Work item —
Go through the records underneath and count the lines that include the string "detailed". Give nothing but the number.

_ _ _

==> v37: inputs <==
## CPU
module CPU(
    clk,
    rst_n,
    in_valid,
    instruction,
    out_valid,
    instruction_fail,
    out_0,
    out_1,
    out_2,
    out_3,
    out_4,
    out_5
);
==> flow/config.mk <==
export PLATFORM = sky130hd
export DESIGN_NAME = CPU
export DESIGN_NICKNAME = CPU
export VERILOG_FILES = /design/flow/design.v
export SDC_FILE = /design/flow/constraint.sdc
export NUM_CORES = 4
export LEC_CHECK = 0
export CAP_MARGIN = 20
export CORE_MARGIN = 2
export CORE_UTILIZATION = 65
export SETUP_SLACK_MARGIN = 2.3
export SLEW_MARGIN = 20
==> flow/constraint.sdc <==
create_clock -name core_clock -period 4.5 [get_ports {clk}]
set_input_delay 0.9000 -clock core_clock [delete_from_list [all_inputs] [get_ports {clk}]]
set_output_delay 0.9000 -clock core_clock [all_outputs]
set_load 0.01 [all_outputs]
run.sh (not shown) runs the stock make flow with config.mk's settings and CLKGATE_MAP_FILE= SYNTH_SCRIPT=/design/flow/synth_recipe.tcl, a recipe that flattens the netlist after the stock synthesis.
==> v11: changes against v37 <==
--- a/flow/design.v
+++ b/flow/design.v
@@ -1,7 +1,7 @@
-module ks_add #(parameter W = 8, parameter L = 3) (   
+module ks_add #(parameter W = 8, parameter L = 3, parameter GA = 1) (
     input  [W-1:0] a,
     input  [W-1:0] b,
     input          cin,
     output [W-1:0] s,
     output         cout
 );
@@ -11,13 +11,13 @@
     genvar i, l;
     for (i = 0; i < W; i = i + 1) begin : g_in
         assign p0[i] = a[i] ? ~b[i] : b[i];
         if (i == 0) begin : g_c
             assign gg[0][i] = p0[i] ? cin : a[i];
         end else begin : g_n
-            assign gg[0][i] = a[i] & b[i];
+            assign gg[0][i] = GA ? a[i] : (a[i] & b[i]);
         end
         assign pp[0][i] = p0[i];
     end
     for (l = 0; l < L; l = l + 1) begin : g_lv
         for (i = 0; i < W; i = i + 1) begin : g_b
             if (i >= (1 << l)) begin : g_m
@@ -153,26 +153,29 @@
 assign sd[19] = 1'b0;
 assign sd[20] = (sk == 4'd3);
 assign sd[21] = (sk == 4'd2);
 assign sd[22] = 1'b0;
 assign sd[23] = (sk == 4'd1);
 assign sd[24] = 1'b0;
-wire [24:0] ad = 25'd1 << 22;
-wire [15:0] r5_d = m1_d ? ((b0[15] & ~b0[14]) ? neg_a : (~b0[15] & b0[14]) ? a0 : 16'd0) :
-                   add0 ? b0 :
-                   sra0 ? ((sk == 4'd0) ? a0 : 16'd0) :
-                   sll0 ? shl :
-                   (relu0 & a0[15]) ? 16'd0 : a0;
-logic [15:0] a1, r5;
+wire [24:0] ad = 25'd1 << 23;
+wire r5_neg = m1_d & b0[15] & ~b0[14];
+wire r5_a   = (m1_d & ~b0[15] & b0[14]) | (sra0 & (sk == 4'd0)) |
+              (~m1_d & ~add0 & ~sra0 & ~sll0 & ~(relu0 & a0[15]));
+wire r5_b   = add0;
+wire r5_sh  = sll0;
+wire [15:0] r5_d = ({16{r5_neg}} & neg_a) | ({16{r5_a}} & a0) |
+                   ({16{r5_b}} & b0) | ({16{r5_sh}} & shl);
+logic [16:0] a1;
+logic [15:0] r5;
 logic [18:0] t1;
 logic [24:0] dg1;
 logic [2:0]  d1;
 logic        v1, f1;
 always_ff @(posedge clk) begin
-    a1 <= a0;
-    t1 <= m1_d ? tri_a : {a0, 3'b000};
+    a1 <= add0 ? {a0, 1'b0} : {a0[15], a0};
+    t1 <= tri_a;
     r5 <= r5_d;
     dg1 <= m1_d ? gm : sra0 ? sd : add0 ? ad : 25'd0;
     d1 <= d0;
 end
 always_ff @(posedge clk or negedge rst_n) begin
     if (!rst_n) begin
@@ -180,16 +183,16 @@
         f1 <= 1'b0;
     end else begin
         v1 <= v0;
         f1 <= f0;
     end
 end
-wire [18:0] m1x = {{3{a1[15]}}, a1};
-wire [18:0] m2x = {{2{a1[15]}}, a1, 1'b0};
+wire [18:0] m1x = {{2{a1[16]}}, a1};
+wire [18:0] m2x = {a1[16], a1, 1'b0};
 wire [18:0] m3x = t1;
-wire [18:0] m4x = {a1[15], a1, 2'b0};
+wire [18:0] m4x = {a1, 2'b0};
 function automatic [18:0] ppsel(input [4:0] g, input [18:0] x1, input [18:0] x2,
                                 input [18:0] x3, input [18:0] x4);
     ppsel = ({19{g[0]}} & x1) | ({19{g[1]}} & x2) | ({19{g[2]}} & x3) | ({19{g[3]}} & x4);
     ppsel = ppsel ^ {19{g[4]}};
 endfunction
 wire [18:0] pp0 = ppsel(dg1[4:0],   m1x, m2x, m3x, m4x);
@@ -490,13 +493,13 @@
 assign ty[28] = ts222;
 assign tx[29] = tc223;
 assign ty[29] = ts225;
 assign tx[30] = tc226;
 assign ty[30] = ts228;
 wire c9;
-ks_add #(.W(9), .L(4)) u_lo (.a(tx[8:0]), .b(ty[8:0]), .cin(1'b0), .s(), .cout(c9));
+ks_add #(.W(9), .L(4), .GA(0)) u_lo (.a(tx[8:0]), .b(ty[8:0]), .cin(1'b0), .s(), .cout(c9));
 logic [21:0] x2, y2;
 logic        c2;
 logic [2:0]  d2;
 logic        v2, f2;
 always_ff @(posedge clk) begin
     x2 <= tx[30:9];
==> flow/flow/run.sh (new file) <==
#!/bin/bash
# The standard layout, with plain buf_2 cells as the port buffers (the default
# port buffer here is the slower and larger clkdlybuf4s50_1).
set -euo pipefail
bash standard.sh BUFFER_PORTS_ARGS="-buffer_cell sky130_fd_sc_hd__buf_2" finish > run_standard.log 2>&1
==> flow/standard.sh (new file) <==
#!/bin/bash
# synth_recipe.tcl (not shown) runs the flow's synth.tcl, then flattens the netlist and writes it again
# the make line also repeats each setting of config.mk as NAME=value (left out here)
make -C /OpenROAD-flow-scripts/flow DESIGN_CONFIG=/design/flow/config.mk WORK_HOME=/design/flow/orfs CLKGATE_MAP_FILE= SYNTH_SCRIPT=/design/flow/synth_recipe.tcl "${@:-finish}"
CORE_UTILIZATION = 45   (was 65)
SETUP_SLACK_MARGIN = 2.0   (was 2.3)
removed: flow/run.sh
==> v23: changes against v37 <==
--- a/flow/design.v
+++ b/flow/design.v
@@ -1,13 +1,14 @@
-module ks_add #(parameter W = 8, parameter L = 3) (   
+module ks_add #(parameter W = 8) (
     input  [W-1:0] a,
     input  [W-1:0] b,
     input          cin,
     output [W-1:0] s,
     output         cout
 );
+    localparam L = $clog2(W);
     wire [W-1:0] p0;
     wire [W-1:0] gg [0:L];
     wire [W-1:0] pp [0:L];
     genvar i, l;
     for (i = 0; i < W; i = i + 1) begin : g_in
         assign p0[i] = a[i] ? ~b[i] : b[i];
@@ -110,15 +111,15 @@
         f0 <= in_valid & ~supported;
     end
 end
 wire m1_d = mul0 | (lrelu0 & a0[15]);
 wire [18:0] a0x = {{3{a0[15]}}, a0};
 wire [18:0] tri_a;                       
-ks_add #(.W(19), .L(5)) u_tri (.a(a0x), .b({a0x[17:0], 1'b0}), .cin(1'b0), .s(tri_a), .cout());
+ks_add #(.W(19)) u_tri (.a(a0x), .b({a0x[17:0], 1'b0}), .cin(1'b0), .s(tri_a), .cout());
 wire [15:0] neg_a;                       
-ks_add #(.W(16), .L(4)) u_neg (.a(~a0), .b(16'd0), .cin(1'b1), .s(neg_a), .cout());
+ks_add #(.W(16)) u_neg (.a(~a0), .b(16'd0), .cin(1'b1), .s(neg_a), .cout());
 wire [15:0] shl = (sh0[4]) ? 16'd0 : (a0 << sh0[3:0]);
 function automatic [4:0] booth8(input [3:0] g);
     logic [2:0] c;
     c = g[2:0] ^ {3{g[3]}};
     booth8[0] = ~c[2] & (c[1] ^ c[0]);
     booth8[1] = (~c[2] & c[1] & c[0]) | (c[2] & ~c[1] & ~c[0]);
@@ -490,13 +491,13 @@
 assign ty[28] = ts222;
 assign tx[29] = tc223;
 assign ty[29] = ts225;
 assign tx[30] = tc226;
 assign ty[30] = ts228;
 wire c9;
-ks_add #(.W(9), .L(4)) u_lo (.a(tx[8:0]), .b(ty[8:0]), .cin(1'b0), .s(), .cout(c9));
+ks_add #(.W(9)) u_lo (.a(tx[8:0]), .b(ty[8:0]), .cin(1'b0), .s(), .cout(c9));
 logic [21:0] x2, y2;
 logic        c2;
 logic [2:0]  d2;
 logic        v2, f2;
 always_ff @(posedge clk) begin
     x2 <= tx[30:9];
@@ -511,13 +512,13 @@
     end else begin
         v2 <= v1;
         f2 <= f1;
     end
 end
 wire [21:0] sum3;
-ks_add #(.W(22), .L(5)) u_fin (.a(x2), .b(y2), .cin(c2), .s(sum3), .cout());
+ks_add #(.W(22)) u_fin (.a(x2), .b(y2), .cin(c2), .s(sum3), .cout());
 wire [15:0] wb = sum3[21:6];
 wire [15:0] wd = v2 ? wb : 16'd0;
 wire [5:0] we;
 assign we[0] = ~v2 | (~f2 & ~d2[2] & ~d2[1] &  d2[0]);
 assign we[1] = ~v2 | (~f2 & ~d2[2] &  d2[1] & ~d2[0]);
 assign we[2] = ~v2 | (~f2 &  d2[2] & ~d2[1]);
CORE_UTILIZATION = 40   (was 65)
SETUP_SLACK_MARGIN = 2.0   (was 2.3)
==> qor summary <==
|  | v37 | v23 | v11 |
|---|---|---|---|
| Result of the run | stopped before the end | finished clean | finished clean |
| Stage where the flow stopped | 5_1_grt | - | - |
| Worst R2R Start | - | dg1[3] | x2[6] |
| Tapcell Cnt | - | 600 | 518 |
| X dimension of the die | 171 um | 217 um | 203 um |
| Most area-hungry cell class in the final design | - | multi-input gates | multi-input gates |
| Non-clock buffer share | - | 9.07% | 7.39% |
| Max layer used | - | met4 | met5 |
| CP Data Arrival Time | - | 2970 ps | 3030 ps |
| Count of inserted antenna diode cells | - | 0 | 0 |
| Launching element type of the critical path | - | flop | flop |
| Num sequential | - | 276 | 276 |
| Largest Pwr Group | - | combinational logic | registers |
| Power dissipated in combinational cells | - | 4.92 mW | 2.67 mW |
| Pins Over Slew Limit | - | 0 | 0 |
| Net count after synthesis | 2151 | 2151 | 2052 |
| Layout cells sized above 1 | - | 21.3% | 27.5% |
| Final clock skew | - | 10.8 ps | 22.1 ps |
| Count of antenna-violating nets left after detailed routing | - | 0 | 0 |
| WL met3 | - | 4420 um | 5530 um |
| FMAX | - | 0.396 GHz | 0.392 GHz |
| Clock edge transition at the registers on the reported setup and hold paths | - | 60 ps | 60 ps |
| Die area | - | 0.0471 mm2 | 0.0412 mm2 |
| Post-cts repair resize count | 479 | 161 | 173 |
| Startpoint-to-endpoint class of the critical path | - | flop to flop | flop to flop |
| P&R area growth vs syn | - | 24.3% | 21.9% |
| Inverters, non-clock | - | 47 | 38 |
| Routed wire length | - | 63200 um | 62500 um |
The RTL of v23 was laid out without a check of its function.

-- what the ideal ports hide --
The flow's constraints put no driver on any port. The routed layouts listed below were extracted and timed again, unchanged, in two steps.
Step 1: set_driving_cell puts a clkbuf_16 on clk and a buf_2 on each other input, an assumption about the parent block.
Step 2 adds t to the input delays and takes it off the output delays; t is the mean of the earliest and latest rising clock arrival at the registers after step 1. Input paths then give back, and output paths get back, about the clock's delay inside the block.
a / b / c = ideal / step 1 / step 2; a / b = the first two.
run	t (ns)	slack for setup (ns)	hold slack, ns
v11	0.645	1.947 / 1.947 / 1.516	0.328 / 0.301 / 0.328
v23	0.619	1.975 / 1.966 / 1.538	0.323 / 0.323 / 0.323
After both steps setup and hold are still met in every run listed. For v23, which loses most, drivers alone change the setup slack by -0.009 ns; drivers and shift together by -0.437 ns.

_ _ _

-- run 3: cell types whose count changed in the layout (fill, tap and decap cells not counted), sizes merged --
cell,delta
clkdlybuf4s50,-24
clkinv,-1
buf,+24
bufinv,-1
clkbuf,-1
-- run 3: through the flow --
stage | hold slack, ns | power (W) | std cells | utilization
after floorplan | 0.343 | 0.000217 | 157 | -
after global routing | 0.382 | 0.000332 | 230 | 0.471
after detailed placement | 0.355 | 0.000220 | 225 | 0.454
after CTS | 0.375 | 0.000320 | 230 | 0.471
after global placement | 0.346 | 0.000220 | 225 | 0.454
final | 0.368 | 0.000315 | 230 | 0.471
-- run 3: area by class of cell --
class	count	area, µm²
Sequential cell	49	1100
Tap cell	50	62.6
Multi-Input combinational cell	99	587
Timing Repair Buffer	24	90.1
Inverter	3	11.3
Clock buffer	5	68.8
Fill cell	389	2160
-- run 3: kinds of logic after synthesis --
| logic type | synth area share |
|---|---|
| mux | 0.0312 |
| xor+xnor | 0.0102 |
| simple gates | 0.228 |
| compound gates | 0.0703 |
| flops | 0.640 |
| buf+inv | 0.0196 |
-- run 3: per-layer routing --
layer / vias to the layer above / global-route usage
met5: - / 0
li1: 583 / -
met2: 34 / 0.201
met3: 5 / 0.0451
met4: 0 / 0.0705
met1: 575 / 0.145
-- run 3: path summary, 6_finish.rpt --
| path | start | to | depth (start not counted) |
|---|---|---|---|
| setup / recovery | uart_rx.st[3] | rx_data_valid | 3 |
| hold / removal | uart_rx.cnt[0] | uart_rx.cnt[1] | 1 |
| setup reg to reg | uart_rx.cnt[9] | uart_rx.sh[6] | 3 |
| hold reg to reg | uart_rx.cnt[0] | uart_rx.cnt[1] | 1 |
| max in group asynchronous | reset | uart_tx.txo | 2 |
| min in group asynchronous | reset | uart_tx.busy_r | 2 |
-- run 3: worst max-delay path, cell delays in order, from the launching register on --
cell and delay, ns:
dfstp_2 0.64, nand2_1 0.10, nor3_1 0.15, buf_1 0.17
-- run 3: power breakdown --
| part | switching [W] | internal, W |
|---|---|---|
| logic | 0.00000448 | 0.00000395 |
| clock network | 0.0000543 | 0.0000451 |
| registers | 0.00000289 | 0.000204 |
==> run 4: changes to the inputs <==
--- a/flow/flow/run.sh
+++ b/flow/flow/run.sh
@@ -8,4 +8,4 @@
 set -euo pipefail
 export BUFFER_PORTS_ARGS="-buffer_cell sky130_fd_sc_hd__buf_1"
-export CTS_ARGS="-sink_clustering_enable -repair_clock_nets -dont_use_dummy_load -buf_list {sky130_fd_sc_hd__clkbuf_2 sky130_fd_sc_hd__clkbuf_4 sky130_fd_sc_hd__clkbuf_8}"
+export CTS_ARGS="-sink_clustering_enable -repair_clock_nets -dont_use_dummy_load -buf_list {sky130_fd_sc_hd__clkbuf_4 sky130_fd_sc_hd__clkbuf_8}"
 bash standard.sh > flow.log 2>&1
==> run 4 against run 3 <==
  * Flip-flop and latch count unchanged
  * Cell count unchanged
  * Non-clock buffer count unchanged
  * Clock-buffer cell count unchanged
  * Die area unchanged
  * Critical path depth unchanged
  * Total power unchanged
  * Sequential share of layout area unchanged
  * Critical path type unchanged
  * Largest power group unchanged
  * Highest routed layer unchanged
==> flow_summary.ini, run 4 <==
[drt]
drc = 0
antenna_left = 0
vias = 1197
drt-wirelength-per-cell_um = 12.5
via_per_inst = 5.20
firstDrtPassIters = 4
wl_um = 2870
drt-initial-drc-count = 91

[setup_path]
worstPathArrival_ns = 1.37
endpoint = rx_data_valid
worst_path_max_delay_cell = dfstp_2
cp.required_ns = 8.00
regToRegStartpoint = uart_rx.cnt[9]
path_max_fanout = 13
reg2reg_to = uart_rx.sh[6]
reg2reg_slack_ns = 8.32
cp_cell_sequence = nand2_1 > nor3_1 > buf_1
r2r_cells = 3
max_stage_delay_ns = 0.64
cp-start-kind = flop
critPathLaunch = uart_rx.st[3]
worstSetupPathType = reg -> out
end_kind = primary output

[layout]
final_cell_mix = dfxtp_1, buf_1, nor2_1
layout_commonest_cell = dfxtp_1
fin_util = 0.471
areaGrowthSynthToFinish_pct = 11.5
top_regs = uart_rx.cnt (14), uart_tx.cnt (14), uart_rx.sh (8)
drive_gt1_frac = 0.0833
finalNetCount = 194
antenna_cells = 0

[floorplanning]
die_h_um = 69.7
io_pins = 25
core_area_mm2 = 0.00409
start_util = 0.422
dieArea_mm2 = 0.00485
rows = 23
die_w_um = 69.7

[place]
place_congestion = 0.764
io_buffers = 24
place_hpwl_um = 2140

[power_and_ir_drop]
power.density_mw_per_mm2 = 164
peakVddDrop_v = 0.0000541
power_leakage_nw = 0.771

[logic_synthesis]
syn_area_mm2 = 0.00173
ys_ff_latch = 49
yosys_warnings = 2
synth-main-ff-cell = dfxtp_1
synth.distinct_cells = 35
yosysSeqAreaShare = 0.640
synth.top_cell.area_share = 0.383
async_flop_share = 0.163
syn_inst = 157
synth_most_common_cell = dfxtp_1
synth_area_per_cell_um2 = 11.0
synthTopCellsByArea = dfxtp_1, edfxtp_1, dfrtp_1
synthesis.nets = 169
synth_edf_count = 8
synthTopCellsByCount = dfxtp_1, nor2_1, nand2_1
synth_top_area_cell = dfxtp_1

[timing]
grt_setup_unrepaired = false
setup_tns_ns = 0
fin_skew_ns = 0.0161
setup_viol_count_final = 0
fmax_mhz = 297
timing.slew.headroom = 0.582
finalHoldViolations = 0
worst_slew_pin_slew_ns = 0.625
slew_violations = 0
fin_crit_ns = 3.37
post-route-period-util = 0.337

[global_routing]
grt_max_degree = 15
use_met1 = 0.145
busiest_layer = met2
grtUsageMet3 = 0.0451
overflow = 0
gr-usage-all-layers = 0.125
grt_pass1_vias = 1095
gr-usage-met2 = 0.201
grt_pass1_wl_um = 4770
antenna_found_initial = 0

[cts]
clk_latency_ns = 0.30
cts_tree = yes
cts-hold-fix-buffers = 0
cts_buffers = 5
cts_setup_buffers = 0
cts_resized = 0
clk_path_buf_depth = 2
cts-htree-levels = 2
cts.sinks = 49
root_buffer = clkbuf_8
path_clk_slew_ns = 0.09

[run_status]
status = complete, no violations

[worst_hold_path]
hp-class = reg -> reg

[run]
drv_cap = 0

_ _ _

Response to this exercise —
2